* [The data]
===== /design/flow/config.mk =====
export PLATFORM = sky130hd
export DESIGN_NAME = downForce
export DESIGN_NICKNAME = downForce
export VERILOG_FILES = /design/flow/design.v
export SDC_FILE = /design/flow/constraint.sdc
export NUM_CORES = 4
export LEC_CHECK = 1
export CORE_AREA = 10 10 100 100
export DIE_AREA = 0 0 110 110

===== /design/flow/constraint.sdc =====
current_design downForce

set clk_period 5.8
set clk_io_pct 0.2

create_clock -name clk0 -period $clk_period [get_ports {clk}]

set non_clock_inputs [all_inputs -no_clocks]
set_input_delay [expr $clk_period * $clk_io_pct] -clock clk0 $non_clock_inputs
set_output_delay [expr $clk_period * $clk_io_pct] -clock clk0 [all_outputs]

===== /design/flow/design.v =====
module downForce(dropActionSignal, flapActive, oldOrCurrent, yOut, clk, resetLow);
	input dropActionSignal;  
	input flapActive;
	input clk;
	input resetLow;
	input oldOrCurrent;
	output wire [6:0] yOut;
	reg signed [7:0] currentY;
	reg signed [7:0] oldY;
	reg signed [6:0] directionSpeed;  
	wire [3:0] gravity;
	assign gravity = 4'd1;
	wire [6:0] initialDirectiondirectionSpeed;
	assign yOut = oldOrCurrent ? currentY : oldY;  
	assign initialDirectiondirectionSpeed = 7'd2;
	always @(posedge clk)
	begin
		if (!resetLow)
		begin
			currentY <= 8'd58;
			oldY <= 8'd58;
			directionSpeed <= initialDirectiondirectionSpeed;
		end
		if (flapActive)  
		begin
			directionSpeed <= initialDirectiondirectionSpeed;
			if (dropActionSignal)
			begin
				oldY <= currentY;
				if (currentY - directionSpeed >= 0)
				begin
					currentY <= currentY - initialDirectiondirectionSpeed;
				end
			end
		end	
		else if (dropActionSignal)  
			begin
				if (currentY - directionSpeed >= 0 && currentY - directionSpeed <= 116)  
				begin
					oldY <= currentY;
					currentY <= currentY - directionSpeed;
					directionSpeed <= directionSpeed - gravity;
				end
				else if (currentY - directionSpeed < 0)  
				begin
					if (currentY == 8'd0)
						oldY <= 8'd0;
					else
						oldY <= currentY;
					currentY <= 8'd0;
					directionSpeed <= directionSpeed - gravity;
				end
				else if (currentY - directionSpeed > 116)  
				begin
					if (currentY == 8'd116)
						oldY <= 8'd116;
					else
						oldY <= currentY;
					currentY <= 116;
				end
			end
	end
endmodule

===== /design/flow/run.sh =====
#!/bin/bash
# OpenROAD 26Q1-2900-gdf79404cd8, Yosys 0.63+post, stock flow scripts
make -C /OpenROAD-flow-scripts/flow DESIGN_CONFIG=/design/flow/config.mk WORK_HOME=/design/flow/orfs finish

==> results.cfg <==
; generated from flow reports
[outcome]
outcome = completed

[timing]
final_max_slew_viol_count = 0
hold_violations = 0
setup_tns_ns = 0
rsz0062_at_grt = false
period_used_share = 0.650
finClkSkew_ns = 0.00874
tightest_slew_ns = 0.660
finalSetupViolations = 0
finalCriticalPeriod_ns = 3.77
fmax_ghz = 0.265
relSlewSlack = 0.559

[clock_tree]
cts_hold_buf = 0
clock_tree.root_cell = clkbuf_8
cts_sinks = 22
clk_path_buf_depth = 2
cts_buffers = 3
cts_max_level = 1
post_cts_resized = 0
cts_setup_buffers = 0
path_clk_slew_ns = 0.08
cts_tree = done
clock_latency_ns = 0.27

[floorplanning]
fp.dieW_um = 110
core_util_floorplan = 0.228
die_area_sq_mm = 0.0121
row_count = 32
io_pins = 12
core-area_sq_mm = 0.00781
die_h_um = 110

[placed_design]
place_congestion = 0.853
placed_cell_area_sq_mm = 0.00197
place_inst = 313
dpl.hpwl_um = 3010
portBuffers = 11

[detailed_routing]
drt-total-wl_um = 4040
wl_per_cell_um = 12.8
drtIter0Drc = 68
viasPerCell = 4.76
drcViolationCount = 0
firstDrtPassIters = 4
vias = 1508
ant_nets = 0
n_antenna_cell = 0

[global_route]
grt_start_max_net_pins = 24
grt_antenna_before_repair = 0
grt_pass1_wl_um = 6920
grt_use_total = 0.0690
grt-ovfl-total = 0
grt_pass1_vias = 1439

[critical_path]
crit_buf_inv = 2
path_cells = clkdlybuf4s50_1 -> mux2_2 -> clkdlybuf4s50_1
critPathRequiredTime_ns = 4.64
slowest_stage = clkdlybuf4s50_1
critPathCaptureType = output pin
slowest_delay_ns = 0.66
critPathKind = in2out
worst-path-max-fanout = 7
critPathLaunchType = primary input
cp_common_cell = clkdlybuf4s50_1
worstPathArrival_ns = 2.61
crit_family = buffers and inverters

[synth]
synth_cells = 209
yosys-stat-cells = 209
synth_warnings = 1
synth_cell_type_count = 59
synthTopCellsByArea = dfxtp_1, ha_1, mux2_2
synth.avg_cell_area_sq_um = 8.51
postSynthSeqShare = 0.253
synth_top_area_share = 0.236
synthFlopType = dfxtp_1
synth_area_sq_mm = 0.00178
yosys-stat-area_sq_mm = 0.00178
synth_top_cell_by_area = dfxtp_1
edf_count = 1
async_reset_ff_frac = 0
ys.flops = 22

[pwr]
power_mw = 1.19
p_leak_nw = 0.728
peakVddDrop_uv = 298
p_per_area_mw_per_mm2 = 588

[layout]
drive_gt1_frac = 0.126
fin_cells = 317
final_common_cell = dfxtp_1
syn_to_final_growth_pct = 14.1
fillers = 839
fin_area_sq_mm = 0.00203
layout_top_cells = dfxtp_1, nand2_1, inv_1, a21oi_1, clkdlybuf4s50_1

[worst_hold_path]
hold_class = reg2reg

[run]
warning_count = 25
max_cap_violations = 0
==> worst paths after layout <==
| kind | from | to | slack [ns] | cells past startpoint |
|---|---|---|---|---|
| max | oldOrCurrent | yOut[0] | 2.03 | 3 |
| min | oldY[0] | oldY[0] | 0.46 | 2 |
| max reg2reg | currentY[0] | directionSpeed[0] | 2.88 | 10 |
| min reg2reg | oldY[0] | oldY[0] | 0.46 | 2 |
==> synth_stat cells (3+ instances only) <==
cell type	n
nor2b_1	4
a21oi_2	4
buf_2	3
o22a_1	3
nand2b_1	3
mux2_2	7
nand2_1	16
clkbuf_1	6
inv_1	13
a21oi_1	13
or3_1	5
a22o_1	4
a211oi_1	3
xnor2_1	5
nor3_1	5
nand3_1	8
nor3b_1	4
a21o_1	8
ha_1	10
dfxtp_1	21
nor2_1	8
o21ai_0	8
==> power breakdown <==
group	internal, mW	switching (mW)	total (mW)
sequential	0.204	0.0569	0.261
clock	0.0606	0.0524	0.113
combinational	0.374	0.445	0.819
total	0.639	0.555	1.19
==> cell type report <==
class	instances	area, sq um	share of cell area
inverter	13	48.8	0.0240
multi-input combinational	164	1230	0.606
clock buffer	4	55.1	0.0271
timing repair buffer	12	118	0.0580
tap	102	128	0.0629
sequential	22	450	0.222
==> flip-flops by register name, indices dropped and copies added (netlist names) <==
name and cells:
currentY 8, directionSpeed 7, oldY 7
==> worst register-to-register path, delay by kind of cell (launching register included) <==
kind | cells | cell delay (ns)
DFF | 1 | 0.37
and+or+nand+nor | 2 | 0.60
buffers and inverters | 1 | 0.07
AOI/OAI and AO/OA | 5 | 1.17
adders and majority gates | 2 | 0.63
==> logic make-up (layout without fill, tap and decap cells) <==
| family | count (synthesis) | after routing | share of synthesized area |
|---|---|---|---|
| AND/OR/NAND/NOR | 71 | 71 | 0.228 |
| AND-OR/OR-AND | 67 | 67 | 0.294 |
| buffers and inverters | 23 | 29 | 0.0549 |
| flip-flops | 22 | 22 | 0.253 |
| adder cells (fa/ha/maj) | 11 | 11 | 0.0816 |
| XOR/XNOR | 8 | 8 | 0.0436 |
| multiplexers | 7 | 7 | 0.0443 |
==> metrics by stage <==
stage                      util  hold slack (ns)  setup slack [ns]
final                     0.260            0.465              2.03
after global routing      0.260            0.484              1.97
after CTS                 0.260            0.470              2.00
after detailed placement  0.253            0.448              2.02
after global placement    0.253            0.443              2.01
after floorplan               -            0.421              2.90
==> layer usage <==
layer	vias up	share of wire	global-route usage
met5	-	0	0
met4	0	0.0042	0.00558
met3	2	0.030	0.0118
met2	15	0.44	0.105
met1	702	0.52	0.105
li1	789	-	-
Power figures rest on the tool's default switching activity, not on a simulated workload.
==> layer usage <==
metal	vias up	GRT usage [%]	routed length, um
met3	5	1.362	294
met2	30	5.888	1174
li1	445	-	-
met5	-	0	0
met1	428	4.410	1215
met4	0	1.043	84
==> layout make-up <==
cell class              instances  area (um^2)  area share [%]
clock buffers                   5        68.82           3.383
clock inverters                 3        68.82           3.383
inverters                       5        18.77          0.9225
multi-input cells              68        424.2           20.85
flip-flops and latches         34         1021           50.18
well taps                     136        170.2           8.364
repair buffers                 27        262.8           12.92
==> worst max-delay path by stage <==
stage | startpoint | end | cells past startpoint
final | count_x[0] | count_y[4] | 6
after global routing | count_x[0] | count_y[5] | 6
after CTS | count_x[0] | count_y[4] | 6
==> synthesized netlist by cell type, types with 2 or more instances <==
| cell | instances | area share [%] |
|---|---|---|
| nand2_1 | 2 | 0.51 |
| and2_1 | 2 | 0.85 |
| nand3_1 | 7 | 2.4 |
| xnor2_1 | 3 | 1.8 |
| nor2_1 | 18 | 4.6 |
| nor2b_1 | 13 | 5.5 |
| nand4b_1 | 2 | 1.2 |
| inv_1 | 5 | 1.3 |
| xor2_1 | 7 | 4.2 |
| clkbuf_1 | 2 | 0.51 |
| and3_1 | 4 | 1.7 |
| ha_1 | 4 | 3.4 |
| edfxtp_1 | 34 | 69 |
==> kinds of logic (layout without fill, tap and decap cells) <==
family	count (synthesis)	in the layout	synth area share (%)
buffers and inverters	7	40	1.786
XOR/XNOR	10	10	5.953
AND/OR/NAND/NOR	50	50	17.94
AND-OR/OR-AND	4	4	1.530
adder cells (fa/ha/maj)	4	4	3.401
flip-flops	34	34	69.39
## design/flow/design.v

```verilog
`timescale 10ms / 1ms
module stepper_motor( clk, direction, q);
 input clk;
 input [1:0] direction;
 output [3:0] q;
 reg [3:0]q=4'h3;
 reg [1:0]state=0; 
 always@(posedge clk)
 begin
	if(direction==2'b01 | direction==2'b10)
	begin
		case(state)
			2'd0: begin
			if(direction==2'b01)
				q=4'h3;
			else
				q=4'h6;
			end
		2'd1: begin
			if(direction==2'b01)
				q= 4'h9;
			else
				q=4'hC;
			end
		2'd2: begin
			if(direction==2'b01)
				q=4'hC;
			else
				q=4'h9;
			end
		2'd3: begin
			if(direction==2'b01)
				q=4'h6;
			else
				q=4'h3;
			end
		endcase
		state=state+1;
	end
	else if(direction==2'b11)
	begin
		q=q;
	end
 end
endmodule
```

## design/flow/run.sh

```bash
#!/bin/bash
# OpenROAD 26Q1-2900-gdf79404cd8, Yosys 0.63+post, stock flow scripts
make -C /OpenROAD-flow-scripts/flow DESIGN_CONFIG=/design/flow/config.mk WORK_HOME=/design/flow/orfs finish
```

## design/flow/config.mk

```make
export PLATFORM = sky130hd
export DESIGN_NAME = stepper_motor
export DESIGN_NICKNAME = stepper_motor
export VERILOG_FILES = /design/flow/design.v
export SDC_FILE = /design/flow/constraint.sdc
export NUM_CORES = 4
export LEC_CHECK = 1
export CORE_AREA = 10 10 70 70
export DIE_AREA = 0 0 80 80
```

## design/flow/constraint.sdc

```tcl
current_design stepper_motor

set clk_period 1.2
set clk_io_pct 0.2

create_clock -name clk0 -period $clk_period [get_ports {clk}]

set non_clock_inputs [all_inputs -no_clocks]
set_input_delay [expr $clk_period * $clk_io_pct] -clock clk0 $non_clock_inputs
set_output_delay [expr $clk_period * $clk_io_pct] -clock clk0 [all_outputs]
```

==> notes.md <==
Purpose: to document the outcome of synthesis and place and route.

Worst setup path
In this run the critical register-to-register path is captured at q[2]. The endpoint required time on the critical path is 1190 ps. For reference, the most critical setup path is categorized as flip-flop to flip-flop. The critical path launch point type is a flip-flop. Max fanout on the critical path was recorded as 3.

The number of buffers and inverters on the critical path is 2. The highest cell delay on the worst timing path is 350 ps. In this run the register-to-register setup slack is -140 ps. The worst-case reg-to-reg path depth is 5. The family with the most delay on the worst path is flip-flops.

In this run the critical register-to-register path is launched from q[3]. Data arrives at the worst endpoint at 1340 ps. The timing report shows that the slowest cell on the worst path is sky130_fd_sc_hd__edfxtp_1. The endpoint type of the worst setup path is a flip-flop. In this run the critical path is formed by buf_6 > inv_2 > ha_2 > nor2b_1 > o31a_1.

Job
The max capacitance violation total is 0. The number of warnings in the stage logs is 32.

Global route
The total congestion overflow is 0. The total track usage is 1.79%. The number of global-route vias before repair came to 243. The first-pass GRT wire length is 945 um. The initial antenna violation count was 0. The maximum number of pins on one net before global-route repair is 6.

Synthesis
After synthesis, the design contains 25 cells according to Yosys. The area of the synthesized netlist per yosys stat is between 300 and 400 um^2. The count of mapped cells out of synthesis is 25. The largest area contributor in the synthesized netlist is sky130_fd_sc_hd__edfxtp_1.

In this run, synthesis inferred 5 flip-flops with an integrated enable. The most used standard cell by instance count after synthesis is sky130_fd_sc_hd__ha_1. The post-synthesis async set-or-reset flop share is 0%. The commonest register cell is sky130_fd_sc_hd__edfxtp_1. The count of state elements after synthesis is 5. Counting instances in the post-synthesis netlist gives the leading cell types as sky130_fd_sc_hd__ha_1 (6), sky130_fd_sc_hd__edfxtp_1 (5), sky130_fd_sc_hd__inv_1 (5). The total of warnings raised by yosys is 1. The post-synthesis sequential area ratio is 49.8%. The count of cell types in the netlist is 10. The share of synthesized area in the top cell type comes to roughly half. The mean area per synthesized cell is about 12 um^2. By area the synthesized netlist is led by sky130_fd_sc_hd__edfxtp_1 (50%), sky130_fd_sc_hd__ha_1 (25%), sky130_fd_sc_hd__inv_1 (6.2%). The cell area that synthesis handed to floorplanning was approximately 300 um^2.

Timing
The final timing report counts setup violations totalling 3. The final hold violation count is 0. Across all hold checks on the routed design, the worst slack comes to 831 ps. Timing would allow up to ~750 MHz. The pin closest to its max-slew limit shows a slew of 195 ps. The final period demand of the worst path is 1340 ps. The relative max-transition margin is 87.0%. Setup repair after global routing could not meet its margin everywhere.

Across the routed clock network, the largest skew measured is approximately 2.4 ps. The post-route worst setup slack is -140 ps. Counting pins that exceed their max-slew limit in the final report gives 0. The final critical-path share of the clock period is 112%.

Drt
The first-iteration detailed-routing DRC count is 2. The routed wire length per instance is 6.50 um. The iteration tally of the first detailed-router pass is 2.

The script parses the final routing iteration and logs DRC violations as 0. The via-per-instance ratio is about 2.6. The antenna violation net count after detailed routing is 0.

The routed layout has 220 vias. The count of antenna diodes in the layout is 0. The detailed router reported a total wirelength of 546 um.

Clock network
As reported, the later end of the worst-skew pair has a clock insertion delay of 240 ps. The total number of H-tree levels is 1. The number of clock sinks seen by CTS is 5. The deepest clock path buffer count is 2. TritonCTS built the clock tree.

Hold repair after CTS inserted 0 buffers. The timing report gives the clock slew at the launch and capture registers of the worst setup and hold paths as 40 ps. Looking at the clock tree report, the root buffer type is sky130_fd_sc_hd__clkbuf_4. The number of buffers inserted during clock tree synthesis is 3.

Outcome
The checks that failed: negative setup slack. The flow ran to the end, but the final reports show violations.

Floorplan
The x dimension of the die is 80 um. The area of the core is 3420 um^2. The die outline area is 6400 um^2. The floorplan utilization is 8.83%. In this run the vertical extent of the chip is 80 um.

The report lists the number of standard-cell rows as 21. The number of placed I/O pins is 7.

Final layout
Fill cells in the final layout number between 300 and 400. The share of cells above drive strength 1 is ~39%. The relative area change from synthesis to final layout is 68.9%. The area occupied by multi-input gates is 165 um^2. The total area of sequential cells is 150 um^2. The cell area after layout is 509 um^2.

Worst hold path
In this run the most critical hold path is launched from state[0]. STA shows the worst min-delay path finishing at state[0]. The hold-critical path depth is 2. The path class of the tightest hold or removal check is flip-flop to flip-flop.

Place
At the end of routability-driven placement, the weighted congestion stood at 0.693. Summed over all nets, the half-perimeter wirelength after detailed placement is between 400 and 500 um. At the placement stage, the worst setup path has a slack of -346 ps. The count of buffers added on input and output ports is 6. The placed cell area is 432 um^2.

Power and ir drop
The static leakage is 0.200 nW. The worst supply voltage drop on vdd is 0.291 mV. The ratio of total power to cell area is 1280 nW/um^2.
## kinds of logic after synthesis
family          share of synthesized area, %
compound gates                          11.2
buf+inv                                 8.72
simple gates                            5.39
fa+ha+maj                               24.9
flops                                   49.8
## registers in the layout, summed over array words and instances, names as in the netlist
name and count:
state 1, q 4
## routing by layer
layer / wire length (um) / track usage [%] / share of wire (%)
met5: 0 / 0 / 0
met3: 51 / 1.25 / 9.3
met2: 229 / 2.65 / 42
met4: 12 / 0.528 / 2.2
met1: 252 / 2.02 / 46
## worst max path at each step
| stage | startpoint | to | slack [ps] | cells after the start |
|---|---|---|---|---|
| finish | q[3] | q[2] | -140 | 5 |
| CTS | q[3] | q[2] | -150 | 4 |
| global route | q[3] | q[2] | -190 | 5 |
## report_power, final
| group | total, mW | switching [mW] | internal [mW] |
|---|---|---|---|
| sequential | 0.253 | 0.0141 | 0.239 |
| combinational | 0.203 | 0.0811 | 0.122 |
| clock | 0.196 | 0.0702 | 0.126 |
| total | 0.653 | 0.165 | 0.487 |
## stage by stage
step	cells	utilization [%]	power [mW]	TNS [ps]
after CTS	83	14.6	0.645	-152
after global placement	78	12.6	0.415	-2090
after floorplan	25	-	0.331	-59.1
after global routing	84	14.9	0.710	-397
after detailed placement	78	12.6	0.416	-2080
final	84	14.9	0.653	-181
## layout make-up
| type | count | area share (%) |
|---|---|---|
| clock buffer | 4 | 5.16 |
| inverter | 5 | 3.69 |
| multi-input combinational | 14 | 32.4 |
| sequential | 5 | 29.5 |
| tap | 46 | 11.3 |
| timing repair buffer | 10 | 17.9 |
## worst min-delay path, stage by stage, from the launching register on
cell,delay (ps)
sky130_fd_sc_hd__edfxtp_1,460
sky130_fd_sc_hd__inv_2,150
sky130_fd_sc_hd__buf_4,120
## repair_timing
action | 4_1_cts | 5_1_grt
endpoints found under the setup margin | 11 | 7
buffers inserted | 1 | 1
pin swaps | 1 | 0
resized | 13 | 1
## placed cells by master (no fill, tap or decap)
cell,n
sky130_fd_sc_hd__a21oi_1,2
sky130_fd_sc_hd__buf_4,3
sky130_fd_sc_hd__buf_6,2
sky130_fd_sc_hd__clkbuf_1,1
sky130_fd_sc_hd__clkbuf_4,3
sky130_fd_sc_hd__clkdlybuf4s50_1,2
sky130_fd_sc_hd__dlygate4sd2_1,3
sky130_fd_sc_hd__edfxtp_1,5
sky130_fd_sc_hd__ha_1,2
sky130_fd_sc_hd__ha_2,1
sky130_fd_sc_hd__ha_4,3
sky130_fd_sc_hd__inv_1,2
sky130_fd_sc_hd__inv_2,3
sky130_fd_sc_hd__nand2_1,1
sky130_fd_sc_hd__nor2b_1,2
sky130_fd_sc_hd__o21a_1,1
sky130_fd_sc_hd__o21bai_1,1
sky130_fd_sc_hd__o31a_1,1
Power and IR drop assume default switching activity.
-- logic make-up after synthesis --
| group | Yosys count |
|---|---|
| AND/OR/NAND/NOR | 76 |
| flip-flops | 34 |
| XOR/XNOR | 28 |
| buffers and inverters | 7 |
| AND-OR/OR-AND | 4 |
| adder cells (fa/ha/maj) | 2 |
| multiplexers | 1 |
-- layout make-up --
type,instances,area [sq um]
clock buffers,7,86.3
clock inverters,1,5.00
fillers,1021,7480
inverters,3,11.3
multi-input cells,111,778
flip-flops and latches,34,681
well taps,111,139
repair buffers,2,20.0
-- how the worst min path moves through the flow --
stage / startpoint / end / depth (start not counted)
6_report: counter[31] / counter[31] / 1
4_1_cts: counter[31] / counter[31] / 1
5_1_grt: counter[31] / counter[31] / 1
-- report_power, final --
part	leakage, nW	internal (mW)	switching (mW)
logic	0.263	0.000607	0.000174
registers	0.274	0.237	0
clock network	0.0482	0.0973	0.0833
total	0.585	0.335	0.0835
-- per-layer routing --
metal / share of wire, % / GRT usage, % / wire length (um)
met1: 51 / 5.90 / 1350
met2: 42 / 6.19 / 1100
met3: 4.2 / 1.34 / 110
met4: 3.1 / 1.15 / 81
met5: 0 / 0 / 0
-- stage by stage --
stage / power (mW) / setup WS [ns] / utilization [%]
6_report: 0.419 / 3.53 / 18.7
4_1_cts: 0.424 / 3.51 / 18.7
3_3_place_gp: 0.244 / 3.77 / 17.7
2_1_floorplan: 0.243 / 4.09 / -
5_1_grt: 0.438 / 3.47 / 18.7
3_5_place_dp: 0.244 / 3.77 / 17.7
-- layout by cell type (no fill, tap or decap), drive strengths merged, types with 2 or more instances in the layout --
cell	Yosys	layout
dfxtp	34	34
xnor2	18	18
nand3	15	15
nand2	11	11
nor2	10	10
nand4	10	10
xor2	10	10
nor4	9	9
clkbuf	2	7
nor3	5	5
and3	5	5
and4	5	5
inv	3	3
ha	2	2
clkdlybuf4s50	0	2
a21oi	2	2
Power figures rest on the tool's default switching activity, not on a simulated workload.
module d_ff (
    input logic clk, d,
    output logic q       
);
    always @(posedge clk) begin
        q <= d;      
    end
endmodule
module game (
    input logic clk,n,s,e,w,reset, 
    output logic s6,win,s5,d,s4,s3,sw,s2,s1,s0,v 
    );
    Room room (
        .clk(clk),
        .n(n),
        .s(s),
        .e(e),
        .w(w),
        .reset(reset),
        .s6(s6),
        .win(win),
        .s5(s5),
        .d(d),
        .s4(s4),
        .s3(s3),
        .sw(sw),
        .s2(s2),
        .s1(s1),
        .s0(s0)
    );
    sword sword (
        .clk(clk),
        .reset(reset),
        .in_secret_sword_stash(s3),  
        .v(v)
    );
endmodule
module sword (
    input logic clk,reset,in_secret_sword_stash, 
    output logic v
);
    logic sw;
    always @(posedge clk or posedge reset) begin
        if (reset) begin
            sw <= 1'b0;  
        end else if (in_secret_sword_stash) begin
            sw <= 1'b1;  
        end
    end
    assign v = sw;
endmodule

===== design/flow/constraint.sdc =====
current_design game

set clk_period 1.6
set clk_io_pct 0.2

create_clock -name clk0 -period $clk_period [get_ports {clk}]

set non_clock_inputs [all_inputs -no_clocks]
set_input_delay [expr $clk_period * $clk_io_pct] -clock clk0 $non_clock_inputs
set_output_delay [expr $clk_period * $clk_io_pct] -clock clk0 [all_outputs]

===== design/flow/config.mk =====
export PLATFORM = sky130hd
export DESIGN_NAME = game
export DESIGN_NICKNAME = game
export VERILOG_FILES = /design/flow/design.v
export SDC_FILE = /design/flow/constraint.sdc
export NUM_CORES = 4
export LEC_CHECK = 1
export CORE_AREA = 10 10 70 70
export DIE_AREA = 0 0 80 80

* [What is expected]
If a line of the listing above contains "metal", pick it out and copy it.

* [Solution]
metal	vias up	GRT usage [%]	routed length, um
metal / share of wire, % / GRT usage, % / wire length (um)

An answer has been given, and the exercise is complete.